Normalizing T₃ levels in mice
Mice were fed for 5 wk with iodine-deficient, 0.15% 6-propyl-2-thiouracil (PTU) food pellets (Harlan-Teklad, Madison, WI). The first week, the animals were fed PTU diet to decrease their endogenous hyperthyroidism. During the remaining 4 wk, daily ip injections of T₃ (Sigma-Aldrich, St. Louis, MO) were given in saline at a dosage of 3.5 ng/g body weight. After 4 wk of this treatment, animals were used for experiments. Experiments were performed on the mice approximately 3 h after their T₃ administration for that day.

Heart rate determinations
Animals were anesthetized with separate ip injections of sodium pentobarbital (40 mg/kg) and Ketamine (40 mg/kg). Three sc limb leads were inserted into the right front leg, left front leg, and left hind leg of the mouse. After 6 min of sedation, tracings of the electrocardiogram were recorded on a personal computer with Windaq software (Data Instruments, Akron, OH).
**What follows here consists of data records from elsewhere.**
==> run a <==
==> flow/design.v <==
`timescale 1ns / 1ps
module div_iter (
  input div_clk,
  input resetn,
  input div,
  input div_signed,
  input [31:0] x,
  input [31:0] y,
  output [31:0]s,
  output [31:0] r,
  output reg complete
  );
  wire s_sign;
  wire r_sign;
  wire [31:0] x_abs;
  wire [31:0] y_abs;
  assign s_sign = div_signed ? (x[31] ^ y[31]) : 1'b0;
  assign r_sign = div_signed ? x[31] : 1'b0;
  assign x_abs  = div_signed ? (x[31] ? ~x + 32'd1 : x) : x;
  assign y_abs  = div_signed ? (y[31] ? ~y + 32'd1 : y) : y;
  wire [63:0] op_x_tmp;
  wire [32:0] op_x_high;
  wire        op_x_update;
  wire [32:0] sub_res;
  wire [31:0] r_tmp;
  wire [31:0] s_tmp1;
  reg  [63:0] op_x;
  reg  [32:0] op_y;
  reg  [5:0]  count;
  reg  [31:0] s_tmp;
  always @ ( posedge div_clk )
  begin
    if(!resetn)
    begin
      complete <= 1'b0;
      count    <= 6'd0;
      s_tmp    <= 32'd0;
    end
    else if(div&&!complete)
    begin
      if(count == 6'd0)
      begin
        op_x <= {32'd0,x_abs};
        op_y <= {1'b0,y_abs};
      end
      else if(op_x_update)
      begin
        op_x <= {sub_res,op_x_tmp[30:0]};
      end
      else if(!op_x_update)
        op_x <= op_x_tmp;
      count <= count == 6'd32 ? 6'd0 : count + 6'd1;
      complete <= count == 6'd32 ? 1'b1 : complete;
      s_tmp <= {s_tmp1[31:1],op_x_update};
    end
    else if(complete)
      complete <= 1'b0;
  end
assign s_tmp1 = (count == 6'd0) ? s_tmp : s_tmp << 1;
assign op_x_tmp = (count == 6'd0 || count == 6'd1) ? op_x : op_x << 1;
assign op_x_high = op_x_tmp[63:31];
assign sub_res = op_x_high + ~op_y + 1;
assign op_x_update = ~sub_res[32];
assign r_tmp = complete ? op_x[62:31] : 32'd0;
assign s = div_signed ? (s_sign ? ~s_tmp + 32'd1 : s_tmp) : s_tmp;
assign r = div_signed ? (r_sign ? ~r_tmp + 32'd1 : r_tmp) : r_tmp;
endmodule  
==> flow/run.sh <==
#!/bin/bash
# the make line also repeats each setting of config.mk as NAME=value (left out here)
make -C /OpenROAD-flow-scripts/flow DESIGN_CONFIG=/design/flow/config.mk WORK_HOME=/design/flow/orfs CLKGATE_MAP_FILE= finish
==> flow/config.mk <==
export PLATFORM = sky130hd
export DESIGN_NAME = div_iter
export DESIGN_NICKNAME = div_iter
export VERILOG_FILES = /design/flow/design.v
export SDC_FILE = /design/flow/constraint.sdc
export NUM_CORES = 4
export LEC_CHECK = 0
export ABC_AREA = 0
export CAP_MARGIN = 20
export CELL_PAD_IN_SITES_GLOBAL_PLACEMENT = 0
export CORE_ASPECT_RATIO = 1.94
export CORE_MARGIN = 8
export CORE_UTILIZATION = 45
export CTS_CLUSTER_DIAMETER = 238
export CTS_CLUSTER_SIZE = 80
export GPL_ROUTABILITY_DRIVEN = 0
export GPL_TIMING_DRIVEN = 1
export HOLD_SLACK_MARGIN = 0.13
export PLACE_DENSITY = 0.39
export SETUP_SLACK_MARGIN = 0.12
export SLEW_MARGIN = 20
export TNS_END_PERCENT = 40
==> flow/constraint.sdc <==
create_clock -name core_clock -period 4.04 [get_ports {div_clk}]
set_input_delay 0.8080 -clock core_clock [delete_from_list [all_inputs] [get_ports {div_clk}]]
set_output_delay 0.8080 -clock core_clock [all_outputs]
set_load 0.01 [all_outputs]
==> run b (differences from run a) <==
- ABC_AREA: 0 -> 1
- CELL_PAD_IN_SITES_GLOBAL_PLACEMENT: 0 -> default
- CORE_ASPECT_RATIO: 1.94 -> default
- CORE_MARGIN: 8 -> 2
- CORE_UTILIZATION: 45 -> 72
- CTS_CLUSTER_DIAMETER: 238 -> 205
- CTS_CLUSTER_SIZE: 80 -> default
- GPL_ROUTABILITY_DRIVEN: 0 -> default
- GPL_TIMING_DRIVEN: 1 -> default
- HOLD_SLACK_MARGIN: 0.13 -> default
- MAX_ROUTING_LAYER: default -> met4
- PLACE_DENSITY: 0.39 -> 0.37
- SETUP_SLACK_MARGIN: 0.12 -> default
- TNS_END_PERCENT: 40 -> default
==> flow/constraint.sdc (replaced) <==
create_clock -name core_clock -period 3.42 [get_ports {div_clk}]
set_input_delay 0.6840 -clock core_clock [delete_from_list [all_inputs] [get_ports {div_clk}]]
set_output_delay 0.6840 -clock core_clock [all_outputs]
set_load 0.01 [all_outputs]
==> run c (differences from run a) <==
- ABC_AREA: 0 -> 1
- CAP_MARGIN: 20 -> 15
- CORE_ASPECT_RATIO: 1.94 -> 1.23
- CORE_MARGIN: 8 -> 2
- CORE_UTILIZATION: 45 -> 72
- CTS_CLUSTER_DIAMETER: 238 -> default
- CTS_CLUSTER_SIZE: 80 -> 72
- PLACE_DENSITY: 0.39 -> default
- PLACE_DENSITY_LB_ADDON: default -> 0.0
- SETUP_SLACK_MARGIN: 0.12 -> 0.59
==> flow/constraint.sdc (replaced) <==
create_clock -name core_clock -period 2.09 [get_ports {div_clk}]
set_input_delay 0.4180 -clock core_clock [delete_from_list [all_inputs] [get_ports {div_clk}]]
set_output_delay 0.4180 -clock core_clock [all_outputs]
set_load 0.01 [all_outputs]
==> comparison table <==
quantity	run a	run c	run b
Outcome	timing/DRC/antenna clean	stopped before the end	stopped before the end
Failing step	-	detailed placement (3_5_place_dp)	global routing (5_1_grt)
Post-DP Area	0.0126 mm2	-	0.0137 mm2
Summed instance area of the synthesized netlist	0.0103 mm2	0.0117 mm2	0.0117 mm2
Number of sinks handled by clock tree synthesis	135	-	135
H-tree levels	4	-	4
HPWL after DPL	22600 um	-	24400 um
Die Span X	125 um	119 um	131 um
Number of placed instances with taps included	1694	-	2149
Number of gates given a new drive strength after cts	27	-	91
Post-synthesis xor/xnor area fraction	0.114	0.0780	0.0780
Floorplan core density	0.456	0.738	0.735
Clock Tree Root	sky130_fd_sc_hd__clkbuf_16	-	sky130_fd_sc_hd__clkbuf_16
Height of the die	227 um	145 um	131 um
Post-synthesis share of cell area spent on full adders, half adders and majority gates	0.0492	0.0435	0.0435
Count of distinct cell types in the synthesized netlist	60	49	49
Share of Yosys cell area claimed by the top area cell type	0.279	0.247	0.247
Mux share	0.0551	0	0
Worst-case setup slack after placement	-34.9 ps	-	-163 ps
Number of rows in the core area	77	51	46
Number of nets produced by synthesis	1344	1860	1860
Mean post-synth cell area	8.36 um2	6.66 um2	6.66 um2
Number of post-CTS setup repair buffers	8	-	24
Buffer levels on the longest clock path	2	-	2
Post-cts hold-fix buffer tally	0	-	0
Num CTS Buffers	17	-	17
Chip area estimate from yosys synthesis	0.0103 mm2	0.0117 mm2	0.0117 mm2


==> 06-03: inputs <==
// div_iter: RTL as listed in full above, without the edits since
export LEC_CHECK = 0
export ABC_AREA = 1
export CAP_MARGIN = 20
export CORE_MARGIN = 2
export CORE_UTILIZATION = 62
export CTS_CLUSTER_DIAMETER = 374
export CTS_CLUSTER_SIZE = 100
export PLACE_DENSITY = 0.43
export SLEW_MARGIN = 20
create_clock -name core_clock -period 3.5 [get_ports {div_clk}]
run.sh (not shown) runs the stock make flow with config.mk's settings and CLKGATE_MAP_FILE=.
==> 02-05 (differences from 06-03) <==
Settings changed: ABC_AREA 1 to unset, CAP_MARGIN 20 to 15, CORE_UTILIZATION 62 to 72, CTS_CLUSTER_DIAMETER 374 to unset, CTS_CLUSTER_SIZE 100 to 42, PLACE_DENSITY 0.43 to unset, SETUP_SLACK_MARGIN set to 0.23.
==> flow/constraint.sdc (replaced) <==
create_clock -name core_clock -period 1.68 [get_ports {div_clk}]
set_input_delay 0.3360 -clock core_clock [delete_from_list [all_inputs] [get_ports {div_clk}]]
set_output_delay 0.3360 -clock core_clock [all_outputs]
set_load 0.01 [all_outputs]
==> comparison <==
- Area after synthesis: 02-05 is lower than 06-03 (about 11%).
- Of 02-05 and 06-03, 06-03 has the higher synthesized cell count (gap 29%, measured against 06-03).
- 02-05 ended with an error in detailed placement (DPL-0038). 06-03 reached the layout checks and failed them: negative setup slack.
- Of 02-05 and 06-03, 06-03 has the higher die size (gap 23%, measured against 06-03).
==> figures <==
                                                                       06-03                   02-05
Mapped cell area                                                   11670 µm²               10330 µm²
Number of placement rows                                                  50                      43
Area inside the core boundary                                      18580 µm²               13930 µm²
Count of cell types in the netlist                                        49                      60
Routability congestion estimate                                       0.9920                  0.9643
Floorplan core density                                                62.83%                  74.17%
MUX share of area                                                         0%                  5.508%
Post-synth top area share                                             24.69%                  27.89%
Area share of xor/xnor cells in the synthesized design                7.803%                  11.44%
Syn_nets                                                                1860                    1344
Count of instantiated cells in the yosys netlist                        1752                    1236
Chip height                                                         141.2 µm                123.8 µm
Outcome                                                      failed layout checks  stopped before the end
Last stage reached                                                         -      detailed placement
Layout check failures                                   negative setup slack                       -
Simple-gate portion of the synthesized area                           32.17%                  19.65%


==> fjord <==
// div_iter: RTL as listed in full above, without the edits since
make LEC_CHECK=0 ABC_AREA=0 CAP_MARGIN=15 CELL_PAD_IN_SITES_DETAIL_PLACEMENT=2 CELL_PAD_IN_SITES_GLOBAL_PLACEMENT=1 CORE_MARGIN=2 CORE_UTILIZATION=40 CTS_CLUSTER_DIAMETER=97 CTS_CLUSTER_SIZE=32 GPL_ROUTABILITY_DRIVEN=0 PLACE_DENSITY_LB_ADDON=0.28 SETUP_SLACK_MARGIN=0.46 SLEW_MARGIN=20 TNS_END_PERCENT=40 finish   # period 2.95 ns
==> willow (differences from fjord) <==
ABC_AREA = not set   (was 0)
CAP_MARGIN = 20   (was 15)
CELL_PAD_IN_SITES_DETAIL_PLACEMENT = not set   (was 2)
CELL_PAD_IN_SITES_GLOBAL_PLACEMENT = not set   (was 1)
CORE_ASPECT_RATIO = 0.5   (was not set)
CORE_MARGIN = 7   (was 2)
CTS_CLUSTER_DIAMETER = 314   (was 97)
CTS_CLUSTER_SIZE = 46   (was 32)
GPL_ROUTABILITY_DRIVEN = not set   (was 0)
PLACE_DENSITY_LB_ADDON = 0.02   (was 0.28)
SETUP_SLACK_MARGIN = -0.28   (was 0.46)
TNS_END_PERCENT = 5   (was 40)
==> flow/constraint.sdc (replaced) <==
create_clock -name core_clock -period 5.0 [get_ports {div_clk}]
set_input_delay 1.0000 -clock core_clock [delete_from_list [all_inputs] [get_ports {div_clk}]]
set_output_delay 1.0000 -clock core_clock [all_outputs]
set_load 0.01 [all_outputs]
==> raven (differences from fjord) <==
ABC_AREA = 1   (was 0)
CAP_MARGIN = 20   (was 15)
CELL_PAD_IN_SITES_DETAIL_PLACEMENT = not set   (was 2)
CELL_PAD_IN_SITES_GLOBAL_PLACEMENT = not set   (was 1)
CORE_UTILIZATION = 72   (was 40)
CTS_CLUSTER_DIAMETER = 373   (was 97)
CTS_CLUSTER_SIZE = 95   (was 32)
GPL_ROUTABILITY_DRIVEN = not set   (was 0)
PLACE_DENSITY = 0.38   (was not set)
PLACE_DENSITY_LB_ADDON = not set   (was 0.28)
SETUP_SLACK_MARGIN = 0.41   (was 0.46)
TNS_END_PERCENT = 5   (was 40)
==> flow/constraint.sdc (replaced) <==
create_clock -name core_clock -period 1.71 [get_ports {div_clk}]
set_input_delay 0.3420 -clock core_clock [delete_from_list [all_inputs] [get_ports {div_clk}]]
set_output_delay 0.3420 -clock core_clock [all_outputs]
set_load 0.01 [all_outputs]
==> quartz (differences from fjord) <==
ABC_AREA = 1   (was 0)
CAP_MARGIN = 10   (was 15)
CTS_CLUSTER_DIAMETER = 338   (was 97)
CTS_CLUSTER_SIZE = not set   (was 32)
SETUP_SLACK_MARGIN = not set   (was 0.46)
TNS_END_PERCENT = 75   (was 40)
==> flow_summary.yaml <==
# implementation run metrics
synth:
  mux_area_frac: 0.05508
  ys_cells: 1236
  area_fraction_in_full_adders_half_adders_and_majority_gates: 0.04915
outcome:
  status: "complete, no violations"
-- figures above: willow

==> flow_summary.yaml <==
# generated from flow reports
synth:
  mux_area_frac: 0
  ys_cells: 1752
  area_fraction_in_full_adders_half_adders_and_majority_gates: 0.04352
outcome:
  flow.stopped_at: "detailed placement"
  stop_error: "[ERROR DPL-0033] detailed placement checks failed during check placement."
  status: "stopped before the end"
-- figures above: quartz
Heart rates were calculated by counting beats from 15 sec of electrocardiogram recording and were expressed in beats per minute (bpm) ± SD. Data were analyzed with a one-way ANOVA method (Systat, version 5.03, Evanston, IL). Fisher’s least significant difference post hoc tests were performed to determine the significant differences among means. P < 0.05 was considered significant.

Isolated perfused hearts
Hearts were isolated and transferred to a miniaturized Langendorff set-up for contractile studies in mouse hearts as previously described (11). In brief, hearts were removed from anesthetized mice and immersed in cold cardioplegic solution. After cannulation of the aorta, the hearts were perfused retrograde at 37 C with a modified Krebs-Henseleit buffer (in mmol/liter: 118 NaC1, 4.7 KC1, 2.25 CaC1₂, 1.2 MgSO₄, 1.2 KH₂PO₄, 25.0 NaHCO₃, 0.5 Na₂-EDTA, 5.5 glucose). A small fluid-filled balloon was inserted into the left ventricular cavity and coupled to a 2F pressure transducer (Millar Instruments, Houston, TX). The balloon was inflated until the diastolic pressure reached 10 mm Hg. Platinum wires were placed on the surface of the right atrium and used to pace the heart at 400 bpm for WT and TRßPV hearts. WT and TRßKO hearts were also paced in separate experiments at 7 Hz (420 bpm) and to increase the workload, at 10 Hz (600 bpm). Data are expressed ±SEM. Statistical comparisons were made using unpaired Student’s t tests on Microsoft Excel.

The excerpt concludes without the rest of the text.